Exploratory, Cluster, and Time Series Analyses

Primary LanguageJupyter Notebook

P4-Superstore-Sales

Context

From the Kaggle Data Card section:

"With growing demands and cut-throat competitions in the market, a Superstore Giant is seeking your knowledge in understanding what works best for them. They would like to understand which products, regions, categories and customer segments they should target or avoid."

Workflow

Prior to any aggregation or analysis, the Excel Workbook "superstore.xlsx" has been converted to a MySQL database (superstore). Queries are made in filed scripts, which may alter existing tables or create new ones, but aggregated data may be temporarily held in Pandas DataFrames to make visualization and further analysis easier.

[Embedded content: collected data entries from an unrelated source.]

File: src/rtl/instr_responder.sv
// Fetch-handshake responder: serves one addressed word per syn/ack transaction
// from a preloadable instruction memory that tracks the program length.
module instr_responder #(
  parameter int               IWIDTH   = 32,
  parameter int               DEPTH    = 36,
  parameter int               PC_WIDTH = 32,
  parameter int               LWIDTH   = 6,
  parameter logic [IWIDTH-1:0] NOP     = 32'h0000_0013
) (
  input  logic                ir_clk,
  input  logic                ir_rst,
  input  logic                ir_i_syn,
  input  logic [PC_WIDTH-1:0] ir_i_addr,
  output logic [IWIDTH-1:0]   ir_o_instr,
  output logic                ir_o_ack,
  output logic                ir_o_last,
  output logic                ir_o_err,
  input  logic                ir_i_wr_en,
  input  logic [LWIDTH-1:0]   ir_i_wr_addr,
  input  logic [IWIDTH-1:0]   ir_i_wr_data,
  input  logic                ir_i_clear,
  output logic [LWIDTH-1:0]   ir_o_len
);

  typedef enum logic [1:0] {
    S_IDLE,
    S_READ,
    S_ACK
  } state_t;

  localparam logic [LWIDTH-1:0] L_DEPTH = LWIDTH'(DEPTH);
  localparam logic [LWIDTH-1:0] L_ONE   = LWIDTH'(1);

  state_t              r_state;
  logic [PC_WIDTH-1:0] r_addr;
  logic [IWIDTH-1:0]   r_mem [DEPTH];
  logic [IWIDTH-1:0]   r_instr;
  logic                r_ack;
  logic                r_last;
  logic                r_err;
  logic [LWIDTH-1:0]   r_len;

  logic [LWIDTH-1:0]   w_idx;
  logic                w_hi;
  logic                w_mis;
  logic                w_oor;
  logic                w_wr_ok;
  logic [LWIDTH-1:0]   w_wr_next;

  assign w_idx     = r_addr[LWIDTH+1:2];
  assign w_hi      = |r_addr[PC_WIDTH-1:LWIDTH+2];
  assign w_mis     = |r_addr[1:0];
  assign w_oor     = w_hi || (w_idx >= r_len) || (w_idx >= L_DEPTH);
  assign w_wr_ok   = ir_i_wr_en && (ir_i_wr_addr < L_DEPTH);
  assign w_wr_next = ir_i_wr_addr + L_ONE;

  // Storage is deliberately left unreset; len gates every read.
  always_ff @(posedge ir_clk) begin
    if (w_wr_ok) begin
      r_mem[ir_i_wr_addr] <= ir_i_wr_data;
    end
  end

  always_ff @(posedge ir_clk or negedge ir_rst) begin
    if (!ir_rst) begin
      r_len <= '0;
    end else if (ir_i_clear) begin
      r_len <= '0;
    end else if (w_wr_ok && (w_wr_next > r_len)) begin
      r_len <= w_wr_next;
    end
  end

  always_ff @(posedge ir_clk or negedge ir_rst) begin
    if (!ir_rst) begin
      r_state <= S_IDLE;
      r_addr  <= '0;
      r_instr <= '0;
      r_ack   <= 1'b0;
      r_last  <= 1'b0;
      r_err   <= 1'b0;
    end else begin
      unique case (r_state)
        S_IDLE: begin
          if (ir_i_syn) begin
            r_addr  <= ir_i_addr;
            r_state <= S_READ;
          end
        end
        S_READ: begin
          r_ack   <= 1'b1;
          r_state <= S_ACK;
          if (w_mis) begin
            r_instr <= NOP;
            r_err   <= 1'b1;
            r_last  <= 1'b0;
          end else if (w_oor) begin
            r_instr <= NOP;
            r_err   <= 1'b0;
            r_last  <= 1'b1;
          end else begin
            r_instr <= r_mem[w_idx];
            r_err   <= 1'b0;
            r_last  <= (w_idx == (r_len - L_ONE));
          end
        end
        S_ACK: begin
          if (!ir_i_syn) begin
            r_ack   <= 1'b0;
            r_last  <= 1'b0;
            r_err   <= 1'b0;
            r_state <= S_IDLE;
          end
        end
        default: r_state <= S_IDLE;
      endcase
    end
  end

  assign ir_o_instr = r_instr;
  assign ir_o_ack   = r_ack;
  assign ir_o_last  = r_last;
  assign ir_o_err   = r_err;
  assign ir_o_len   = r_len;

endmodule
$ cat config.mk
export PLATFORM = sky130hd
export DESIGN_NAME = randomizer
export DESIGN_NICKNAME = d
export VERILOG_FILES = /design/src/rtl/randomizer_pkg.sv /design/src/rtl/randomizer_prbs15_lfsr.sv /design/src/rtl/randomizer.sv
export SDC_FILE = /design/constraint.sdc
export NUM_CORES = 1
export LEC_CHECK = 0
export BUFFER_PORTS_ARGS = -buffer_cell sky130_fd_sc_hd__buf_2
export CORE_MARGIN = 3
export CORE_UTILIZATION = 35
export CTS_CLUSTER_SIZE = 8
export DETAILED_ROUTE_END_ITERATION = 7
export PLACE_DENSITY_LB_ADDON = 0.08
export REMOVE_ABC_BUFFERS = 1
export SLEW_MARGIN = 0
export SYNTH_ARGS = -nofsm -noshare
export SYNTH_HDL_FRONTEND = slang
export SYNTH_SLANG_ARGS = --single-unit
$ cat constraint.sdc
create_clock -name clock -period 1.5 [get_ports clock]
set_input_delay 0.075 -clock clock [delete_from_list [all_inputs] [get_ports clock]]
set_output_delay 0.075 -clock clock [all_outputs]
set_load 0.03 [all_outputs]
module uart_fifo_loopback #(
  parameter int CLKS_PER_BIT = 868,
  parameter int FIFO_DEPTH   = 16
) (
  input  logic                            i_Clock,
  input  logic                            i_Reset,
  input  logic                            i_Rx_Serial,
  output logic                            o_Tx_Serial,
  output logic                            o_Tx_Active,
  output logic                            o_Tx_Done,
  input  logic                            i_Loop_En,
  output logic [7:0]                      o_Rx_Byte,
  output logic                            o_Rx_Valid,
  input  logic                            i_Rx_Ready,
  input  logic [7:0]                      i_Tx_Byte,
  input  logic                            i_Tx_Valid,
  output logic                            o_Tx_Ready,
  output logic [$clog2(FIFO_DEPTH+1)-1:0] o_Fifo_Count,
  output logic                            o_Overflow,
  input  logic                            i_Clear_Overflow
);
  localparam int AW = $clog2(FIFO_DEPTH);
  localparam int CW = $clog2(FIFO_DEPTH + 1);

  typedef enum logic [1:0] {ST_IDLE, ST_LAUNCH, ST_WAIT, ST_COOL} lb_state_t;

  logic       rx_dv;
  logic [7:0] rx_byte;

  uart_rx #(.CLKS_PER_BIT(CLKS_PER_BIT)) u_rx (
    .clk       (i_Clock),
    .rx_serial (i_Rx_Serial),
    .rx_dv     (rx_dv),
    .rx_byte   (rx_byte)
  );

  // FIFO storage. The head is read combinationally so the host port is show-ahead.
  logic [7:0]    mem_q [FIFO_DEPTH];
  logic [AW-1:0] wr_ptr_q, wr_ptr_d;
  logic [AW-1:0] rd_ptr_q, rd_ptr_d;
  logic [CW-1:0] count_q, count_d;
  logic          overflow_q, overflow_d;
  lb_state_t     state_q, state_d;
  logic          tx_dv_q, tx_dv_d;
  logic [7:0]    tx_byte_q, tx_byte_d;

  logic       empty, full, host_pop, fsm_pop, pop, wr_en;
  logic [7:0] head, loop_byte;

  assign empty = (count_q == '0);
  assign full  = (count_q == CW'(FIFO_DEPTH));
  assign head  = mem_q[rd_ptr_q];

`ifdef UART_LB_CASE_FLIP_EN
  // ASCII letters get bit 5 inverted on the loop path only; FIFO contents are untouched.
  logic is_letter;
  assign is_letter = ((head >= 8'h41) && (head <= 8'h5A)) ||
                     ((head >= 8'h61) && (head <= 8'h7A));
  assign loop_byte = is_letter ? (head ^ 8'h20) : head;
`else
  assign loop_byte = head;
`endif

  assign o_Rx_Valid = !empty && !i_Loop_En;
  assign o_Rx_Byte  = head;
  assign o_Tx_Ready = !i_Loop_En && (state_q == ST_IDLE) && !o_Tx_Active;
  assign host_pop   = o_Rx_Valid && i_Rx_Ready;
  assign pop        = host_pop || fsm_pop;
  // A pop in the same cycle frees a slot, so a write into a full FIFO is still accepted.
  assign wr_en      = rx_dv && (!full || pop);

  // Launch FSM. Launch only when uart_tx is idle. This also covers a reset
  // that lands mid-frame, because uart_tx itself keeps running.
  always_comb begin
    state_d   = state_q;
    tx_dv_d   = 1'b0;
    tx_byte_d = tx_byte_q;
    fsm_pop   = 1'b0;
    case (state_q)
      ST_IDLE: begin
        if (i_Loop_En) begin
          if (!empty && !o_Tx_Active) begin
            fsm_pop   = 1'b1;
            tx_byte_d = loop_byte;
            tx_dv_d   = 1'b1;
            state_d   = ST_LAUNCH;
          end
        end else if (i_Tx_Valid && o_Tx_Ready) begin
          tx_byte_d = i_Tx_Byte;
          tx_dv_d   = 1'b1;
          state_d   = ST_LAUNCH;
        end
      end
      ST_LAUNCH: state_d = ST_WAIT;
      ST_WAIT:   if (o_Tx_Done) state_d = ST_COOL;
      default:   state_d = ST_IDLE; // ST_COOL: one guard cycle
    endcase
  end

  always_comb begin
    wr_ptr_d = wr_en ? wr_ptr_q + AW'(1) : wr_ptr_q;
    rd_ptr_d = pop   ? rd_ptr_q + AW'(1) : rd_ptr_q;
    count_d  = count_q;
    case ({wr_en, pop})
      2'b10:   count_d = count_q + CW'(1);
      2'b01:   count_d = count_q - CW'(1);
      default: count_d = count_q;
    endcase
    // A drop in the same cycle as a clear request leaves the flag set.
    overflow_d = overflow_q;
    if (rx_dv && !wr_en)        overflow_d = 1'b1;
    else if (i_Clear_Overflow)  overflow_d = 1'b0;
  end

  always_ff @(posedge i_Clock or posedge i_Reset) begin
    if (i_Reset) begin
      wr_ptr_q   <= '0;
      rd_ptr_q   <= '0;
      count_q    <= '0;
      overflow_q <= 1'b0;
      state_q    <= ST_IDLE;
      tx_dv_q    <= 1'b0;
      tx_byte_q  <= 8'h00;
    end else begin
      wr_ptr_q   <= wr_ptr_d;
      rd_ptr_q   <= rd_ptr_d;
      count_q    <= count_d;
      overflow_q <= overflow_d;
      state_q    <= state_d;
      tx_dv_q    <= tx_dv_d;
      tx_byte_q  <= tx_byte_d;
    end
  end

  always_ff @(posedge i_Clock) begin
    if (wr_en) mem_q[wr_ptr_q] <= rx_byte;
  end

  assign o_Fifo_Count = count_q;
  assign o_Overflow   = overflow_q;

  uart_tx #(.CLKS_PER_BIT(CLKS_PER_BIT)) u_tx (
    .clk       (i_Clock),
    .tx_dv     (tx_dv_q),
    .tx_byte   (tx_byte_q),
    .tx_active (o_Tx_Active),
    .tx_serial (o_Tx_Serial),
    .tx_done   (o_Tx_Done)
  );
endmodule
**src/rtl/mdu_pkg.sv**
```systemverilog
// Shared encodings for the multiply/divide unit and the control unit that drives it.
package mdu_pkg;

    localparam int MDU_OP_W = 2;

    typedef enum logic [MDU_OP_W-1:0] {
        MULT  = 2'b00,
        MULTU = 2'b01,
        DIV   = 2'b10,
        DIVU  = 2'b11
    } mdu_op_t;

    typedef enum logic [1:0] {
        IDLE = 2'd0,
        BUSY = 2'd1,
        FIX  = 2'd2,
        DONE = 2'd3
    } mdu_state_t;

    function automatic logic op_is_signed(input logic [MDU_OP_W-1:0] op);
        return (op == MULT) || (op == DIV);
    endfunction

endpackage

```
**src/rtl/mdu_iter_core.sv**
```systemverilog
// One radix-2 step on the MDU accumulator: shift-add multiply, or restoring
// shift-subtract divide when MULT_DIV_UNIT_DIV_EN is defined.
module mdu_iter_core #(
    parameter int WIDTH = 32
) (
    input  logic [2*WIDTH-1:0] acc_i,
    input  logic [WIDTH-1:0]   opnd_i,
`ifdef MULT_DIV_UNIT_DIV_EN
    input  logic               div_i,
`endif
    output logic [2*WIDTH-1:0] acc_o
);

    logic [WIDTH:0] sum;
    logic [2*WIDTH-1:0] mul_nxt;

    // Upper half gains the multiplicand when the current multiplier LSB is set.
    assign sum     = {1'b0, acc_i[2*WIDTH-1:WIDTH]} + (acc_i[0] ? {1'b0, opnd_i} : '0);
    assign mul_nxt = {sum, acc_i[WIDTH-1:1]};

`ifdef MULT_DIV_UNIT_DIV_EN
    logic [WIDTH:0] rem_sh;
    logic [WIDTH:0] diff;
    logic [2*WIDTH-1:0] div_nxt;

    assign rem_sh = acc_i[2*WIDTH-1:WIDTH-1];
    assign diff   = rem_sh - {1'b0, opnd_i};

    always_comb begin
        div_nxt = {rem_sh[WIDTH-1:0], acc_i[WIDTH-2:0], 1'b0};
        if (!diff[WIDTH]) div_nxt = {diff[WIDTH-1:0], acc_i[WIDTH-2:0], 1'b1};
    end

    assign acc_o = div_i ? div_nxt : mul_nxt;
`else
    assign acc_o = mul_nxt;
`endif

endmodule

```
**src/rtl/mult_div_unit.sv**
```systemverilog
// Iterative MIPS-style multiply/divide unit owning HI/LO.
// Divide support is built only when MULT_DIV_UNIT_DIV_EN is defined.
module mult_div_unit
    import mdu_pkg::*;
#(
    parameter int WIDTH = 32,
    parameter int CNT_W = $clog2(WIDTH + 1)
) (
    input  logic             clock,
    input  logic             reset,
    input  logic             start,
    input  logic [1:0]       op,
    input  logic [WIDTH-1:0] a,
    input  logic [WIDTH-1:0] b,
    input  logic             hi_we,
    input  logic             lo_we,
    input  logic [WIDTH-1:0] wdata,
    output logic             busy,
    output logic             done,
    output logic             div_zero,
    output logic [WIDTH-1:0] hi,
    output logic [WIDTH-1:0] lo,
    output logic [1:0]       state_out
);

    localparam logic [CNT_W-1:0] LAST = CNT_W'(WIDTH - 1);

    mdu_state_t         state_q;
    mdu_op_t            op_q;
    logic [2*WIDTH-1:0] acc_q, acc_d, acc_init, prod;
    logic [WIDTH-1:0]   opnd_q, opnd_init, hi_q, lo_q, mag_a, mag_b;
    logic [CNT_W-1:0]   cnt_q;
    logic               neg_lo_q, busy_q, done_q, div_zero_q;
    logic               sgn, dz_start, go_fix;

    assign sgn   = op_is_signed(op);
    assign mag_a = (sgn && a[WIDTH-1]) ? -a : a;
    assign mag_b = (sgn && b[WIDTH-1]) ? -b : b;
    assign prod  = neg_lo_q ? -acc_q : acc_q;

`ifdef MULT_DIV_UNIT_DIV_EN
    logic             neg_hi_q, dz_q;
    logic [WIDTH-1:0] quo, rem;

    assign dz_start  = op[1] && (b == '0);
    assign go_fix    = dz_start;
    assign opnd_init = op[1] ? mag_b : mag_a;
    assign quo       = neg_lo_q ? -acc_q[WIDTH-1:0] : acc_q[WIDTH-1:0];
    assign rem       = neg_hi_q ? -acc_q[2*WIDTH-1:WIDTH] : acc_q[2*WIDTH-1:WIDTH];

    // A zero divisor parks the raw dividend in the accumulator so FIX can copy it to HI.
    always_comb begin
        acc_init = {{WIDTH{1'b0}}, mag_b};
        if (dz_start)   acc_init = {{WIDTH{1'b0}}, a};
        else if (op[1]) acc_init = {{WIDTH{1'b0}}, mag_a};
    end
`else
    assign dz_start  = 1'b0;
    assign go_fix    = op[1];
    assign opnd_init = mag_a;
    assign acc_init  = {{WIDTH{1'b0}}, mag_b};
`endif

    mdu_iter_core #(.WIDTH(WIDTH)) u_core (
        .acc_i  (acc_q),
        .opnd_i (opnd_q),
`ifdef MULT_DIV_UNIT_DIV_EN
        .div_i  (op_q[1]),
`endif
        .acc_o  (acc_d)
    );

    always_ff @(posedge clock or negedge reset) begin
        if (!reset) begin
            state_q    <= IDLE;
            op_q       <= MULT;
            acc_q      <= '0;
            opnd_q     <= '0;
            cnt_q      <= '0;
            hi_q       <= '0;
            lo_q       <= '0;
            neg_lo_q   <= 1'b0;
            busy_q     <= 1'b0;
            done_q     <= 1'b0;
            div_zero_q <= 1'b0;
`ifdef MULT_DIV_UNIT_DIV_EN
            neg_hi_q   <= 1'b0;
            dz_q       <= 1'b0;
`endif
        end else begin
            done_q <= 1'b0;
            unique case (state_q)
                IDLE, DONE: begin
                    if (start) begin
                        op_q       <= mdu_op_t'(op);
                        acc_q      <= acc_init;
                        opnd_q     <= opnd_init;
                        cnt_q      <= '0;
                        neg_lo_q   <= sgn && (a[WIDTH-1] ^ b[WIDTH-1]);
                        div_zero_q <= dz_start;
                        busy_q     <= 1'b1;
                        state_q    <= go_fix ? FIX : BUSY;
`ifdef MULT_DIV_UNIT_DIV_EN
                        neg_hi_q   <= sgn && a[WIDTH-1];
                        dz_q       <= dz_start;
`endif
                    end else begin
                        state_q <= IDLE;
                        if (hi_we) hi_q <= wdata;
                        if (lo_we) lo_q <= wdata;
                    end
                end
                BUSY: begin
                    acc_q <= acc_d;
                    cnt_q <= cnt_q + 1'b1;
                    if (cnt_q == LAST) state_q <= FIX;
                end
                FIX: begin
                    if (op_q inside {MULT, MULTU}) begin
                        hi_q <= prod[2*WIDTH-1:WIDTH];
                        lo_q <= prod[WIDTH-1:0];
                    end
`ifdef MULT_DIV_UNIT_DIV_EN
                    else if (dz_q) begin
                        hi_q <= acc_q[WIDTH-1:0];
                        lo_q <= '1;
                    end else begin
                        hi_q <= rem;
                        lo_q <= quo;
                    end
`endif
                    busy_q  <= 1'b0;
                    done_q  <= 1'b1;
                    state_q <= DONE;
                end
                default: state_q <= IDLE;
            endcase
        end
    end

    assign busy      = busy_q;
    assign done      = done_q;
    assign div_zero  = div_zero_q;
    assign hi        = hi_q;
    assign lo        = lo_q;
    assign state_out = state_q;

endmodule
```
## config.mk

```make
export PLATFORM = sky130hd
export DESIGN_NAME = lcd_line_writer
export DESIGN_NICKNAME = d
export VERILOG_FILES = /design/src/rtl/lcd_line_writer.sv
export SDC_FILE = /design/constraint.sdc
export NUM_CORES = 1
export LEC_CHECK = 0
export ABC_AREA = 1
export BUFFER_PORTS_ARGS = -buffer_cell sky130_fd_sc_hd__buf_2
export CAP_MARGIN = 20
export CORE_ASPECT_RATIO = 2
export CORE_UTILIZATION = 53
export DETAILED_ROUTE_END_ITERATION = 7
export GPL_ROUTABILITY_DRIVEN = 0
export PLACE_DENSITY = 0.83
export RECOVER_POWER = 50
export SLEW_MARGIN = 20
export SYNTH_ARGS = -nofsm -noshare
export SYNTH_HDL_FRONTEND = slang
export SYNTH_SLANG_ARGS = --single-unit
```

## constraint.sdc

```tcl
create_clock -name clk -period 12.4 [get_ports clk]
set_clock_uncertainty 0.1 [all_clocks]
set_input_delay 1.24 -clock clk [delete_from_list [all_inputs] [get_ports clk]]
set_output_delay 1.24 -clock clk [all_outputs]
set_load 0.05 [all_outputs]
```

## src/rtl/lcd_line_writer.sv

```systemverilog
// HD44780 8-bit line writer: powers up the LCD, then rewrites one 16-character
// line from line_ascii whenever the text differs from what was last shown.
module lcd_line_writer #(
   parameter int unsigned INIT_WAIT_CYC  = 750000,
   parameter int unsigned E_PULSE_CYC    = 25,
   parameter int unsigned CMD_WAIT_CYC   = 2500,
   parameter int unsigned CLEAR_WAIT_CYC = 100000,
   parameter logic [6:0]  LINE_ADDR      = 7'h00
) (
   input  logic         clk,
   input  logic         rst,
   input  logic [127:0] line_ascii,
   output logic         lcd_e,
   output logic         lcd_rs,
   output logic         lcd_rw,
   output logic [7:0]   lcd_data,
   output logic         busy,
   output logic         done
);

   function automatic int unsigned max2(input int unsigned a, input int unsigned b);
      return (a > b) ? a : b;
   endfunction

   localparam int unsigned CNT_MAX = max2(max2(INIT_WAIT_CYC, E_PULSE_CYC),
                                          max2(CMD_WAIT_CYC, CLEAR_WAIT_CYC));
   localparam int unsigned CNT_W   = $clog2(CNT_MAX + 1);
   localparam int unsigned IDX_W   = 4;
   localparam int unsigned N_INIT  = 4;
   localparam int unsigned N_CHAR  = 16;

   localparam logic [CNT_W-1:0] INIT_LAST  = CNT_W'(INIT_WAIT_CYC - 1);
   localparam logic [CNT_W-1:0] PULSE_LAST = CNT_W'(E_PULSE_CYC - 1);
   localparam logic [CNT_W-1:0] CMD_LAST   = CNT_W'(CMD_WAIT_CYC - 1);
   localparam logic [CNT_W-1:0] CLEAR_LAST = CNT_W'(CLEAR_WAIT_CYC - 1);
   localparam logic [IDX_W-1:0] INIT_IDX_LAST = IDX_W'(N_INIT - 1);
   localparam logic [IDX_W-1:0] CHAR_IDX_LAST = IDX_W'(N_CHAR - 1);

   typedef enum logic [2:0] {
      S_PWR_WAIT,
      S_INIT,
      S_IDLE,
      S_ADDR,
      S_CHAR,
      S_FIN
   } state_t;

   typedef enum logic [1:0] {
      PH_SETUP,
      PH_PULSE,
      PH_HOLD
   } phase_t;

   state_t             state;
   phase_t             phase;
   logic [CNT_W-1:0]   cnt;
   logic [IDX_W-1:0]   idx;
   logic               force_refresh;
   logic [127:0]       snap;
   logic [127:0]       shown;
   logic [CNT_W-1:0]   hold_last;
   logic               refresh_req;

   // Function set 8-bit/2-line, display on, entry increment, clear.
   function automatic logic [7:0] init_cmd(input logic [IDX_W-1:0] i);
      case (i)
         4'd0:    return 8'h38;
         4'd1:    return 8'h0C;
         4'd2:    return 8'h06;
         default: return 8'h01;
      endcase
   endfunction

   // Leftmost character first; unfilled (zero) positions are shown as spaces.
   function automatic logic [7:0] char_at(input logic [127:0] s, input logic [IDX_W-1:0] i);
      logic [7:0] c;
      c = s[8*(15 - int'(i)) +: 8];
      return (c == 8'h00) ? 8'h20 : c;
   endfunction

   always_comb begin
      hold_last = CMD_LAST;
      if (state == S_INIT && idx == INIT_IDX_LAST) begin
         hold_last = CLEAR_LAST;
      end
   end

   assign refresh_req = force_refresh || (line_ascii != shown);

   always_ff @(posedge clk) begin
      if (rst) begin
         state         <= S_PWR_WAIT;
         phase         <= PH_SETUP;
         cnt           <= '0;
         idx           <= '0;
         force_refresh <= 1'b1;
         lcd_e         <= 1'b0;
         lcd_rs        <= 1'b0;
         lcd_rw        <= 1'b0;
         lcd_data      <= 8'h00;
         busy          <= 1'b1;
         done          <= 1'b0;
      end else begin
         lcd_rw <= 1'b0;
         done   <= 1'b0;
         case (state)
            S_PWR_WAIT: begin
               if (cnt == INIT_LAST) begin
                  cnt      <= '0;
                  idx      <= '0;
                  phase    <= PH_SETUP;
                  state    <= S_INIT;
                  lcd_rs   <= 1'b0;
                  lcd_data <= init_cmd('0);
               end else begin
                  cnt <= cnt + CNT_W'(1);
               end
            end

            S_INIT, S_ADDR, S_CHAR: begin
               case (phase)
                  PH_SETUP: begin
                     lcd_e <= 1'b1;
                     cnt   <= '0;
                     phase <= PH_PULSE;
                  end
                  PH_PULSE: begin
                     if (cnt == PULSE_LAST) begin
                        lcd_e <= 1'b0;
                        cnt   <= '0;
                        phase <= PH_HOLD;
                     end else begin
                        cnt <= cnt + CNT_W'(1);
                     end
                  end
                  default: begin
                     if (cnt == hold_last) begin
                        cnt   <= '0;
                        phase <= PH_SETUP;
                        // Byte finished: load the next byte or leave the sequence.
                        case (state)
                           S_INIT: begin
                              if (idx == INIT_IDX_LAST) begin
                                 state <= S_IDLE;
                                 busy  <= 1'b0;
                              end else begin
                                 idx      <= idx + IDX_W'(1);
                                 lcd_data <= init_cmd(idx + IDX_W'(1));
                              end
                           end
                           S_ADDR: begin
                              state    <= S_CHAR;
                              idx      <= '0;
                              lcd_rs   <= 1'b1;
                              lcd_data <= char_at(snap, '0);
                           end
                           default: begin
                              if (idx == CHAR_IDX_LAST) begin
                                 state <= S_FIN;
                                 done  <= 1'b1;
                              end else begin
                                 idx      <= idx + IDX_W'(1);
                                 lcd_data <= char_at(snap, idx + IDX_W'(1));
                              end
                           end
                        endcase
                     end else begin
                        cnt <= cnt + CNT_W'(1);
                     end
                  end
               endcase
            end

            S_IDLE: begin
               if (refresh_req) begin
                  state         <= S_ADDR;
                  phase         <= PH_SETUP;
                  cnt           <= '0;
                  snap          <= line_ascii;
                  force_refresh <= 1'b0;
                  lcd_rs        <= 1'b0;
                  lcd_data      <= {1'b1, LINE_ADDR};
                  busy          <= 1'b1;
               end
            end

            S_FIN: begin
               shown <= snap;
               state <= S_IDLE;
               busy  <= 1'b0;
            end

            default: begin
               state <= S_PWR_WAIT;
               phase <= PH_SETUP;
               cnt   <= '0;
               lcd_e <= 1'b0;
               busy  <= 1'b1;
            end
         endcase
      end
   end

endmodule

```
### config.mk
export PLATFORM = sky130hd
export DESIGN_NAME = leaf_out_arbiter
export DESIGN_NICKNAME = d
export VERILOG_FILES = /design/src/rtl/leaf_out_arbiter.sv
export SDC_FILE = /design/constraint.sdc
export NUM_CORES = 1
export LEC_CHECK = 0
export CAP_MARGIN = 0
export CORE_MARGIN = 8
export CORE_UTILIZATION = 40
export CTS_CLUSTER_DIAMETER = 60
export CTS_CLUSTER_SIZE = 30
export DETAILED_ROUTE_END_ITERATION = 6
export PLACE_DENSITY_LB_ADDON = 0.15
export SLEW_MARGIN = 20
export SYNTH_ARGS = -nofsm -noshare
export SYNTH_HDL_FRONTEND = slang
export SYNTH_SLANG_ARGS = --single-unit
### constraint.sdc
create_clock -name clk -period 6.2 [get_ports clk]
set_input_delay 0.93 -clock clk [delete_from_list [all_inputs] [get_ports clk]]
set_output_delay 0.93 -clock clk [all_outputs]
set_load 0.005 [all_outputs]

The goal of this project is twofold: to learn MySQL through application, and to provide insights along the way.

Goals

  • Aggregate Sales Data
  • Identify top-performing products and regions.
  • Investigate opportunities for prescriptive analytics
  • Examine clustering and forecasting options

Citations

  • Box, George E.P., Gwilym M. Jenkins, Gregory C. Reinsel, and Greta M. Ljung. “9 Analysis of Seasonal Time Series.” Essay. In Time Series Analysis: Forecasting and Control, 5th ed., 305–51. Hoboken, New Jersey: John Wiley & Sons, Inc., 2016.
  • Chowdhury, Vivek. “Superstore Dataset.” Kaggle, February 17, 2022.
  • Hyndman, R. J., and G. Athanasopoulos. “8.9 Seasonal ARIMA Models.” Essay. In Forecasting: Principles and Practice, 2nd ed. Melbourne, Australia: OTexts, 2018. https://otexts.com/fpp2/seasonal-arima.html.
  • Keany, Eoghan. “The Ultimate Guide for Clustering Mixed Data.” Medium, November 30, 2021. https://medium.com/analytics-vidhya/the-ultimate-guide-for-clustering-mixed-data-1eefa0b4743b.
  • Martin, Michael. “Sample - Superstore.” Tableau Community, April 29, 2020.
  • Wikipedia contributors. “Augmented Dickey–Fuller Test.” Wikipedia, September 19, 2023.

Reflection

This turned out to be quite the passion project, that tied together a level of organization, research, and critical thinking - particularly around model selection - that I hope to improve upon in future analyses. I believe that I've learned more in this project than in the three previous ones combined, and enjoyed it dearly. In reflection, I believe that Microsoft PowerBI could've been utilized from the start to reduce the amount of code necessary for visualization, and potentially reduced its memory complexity.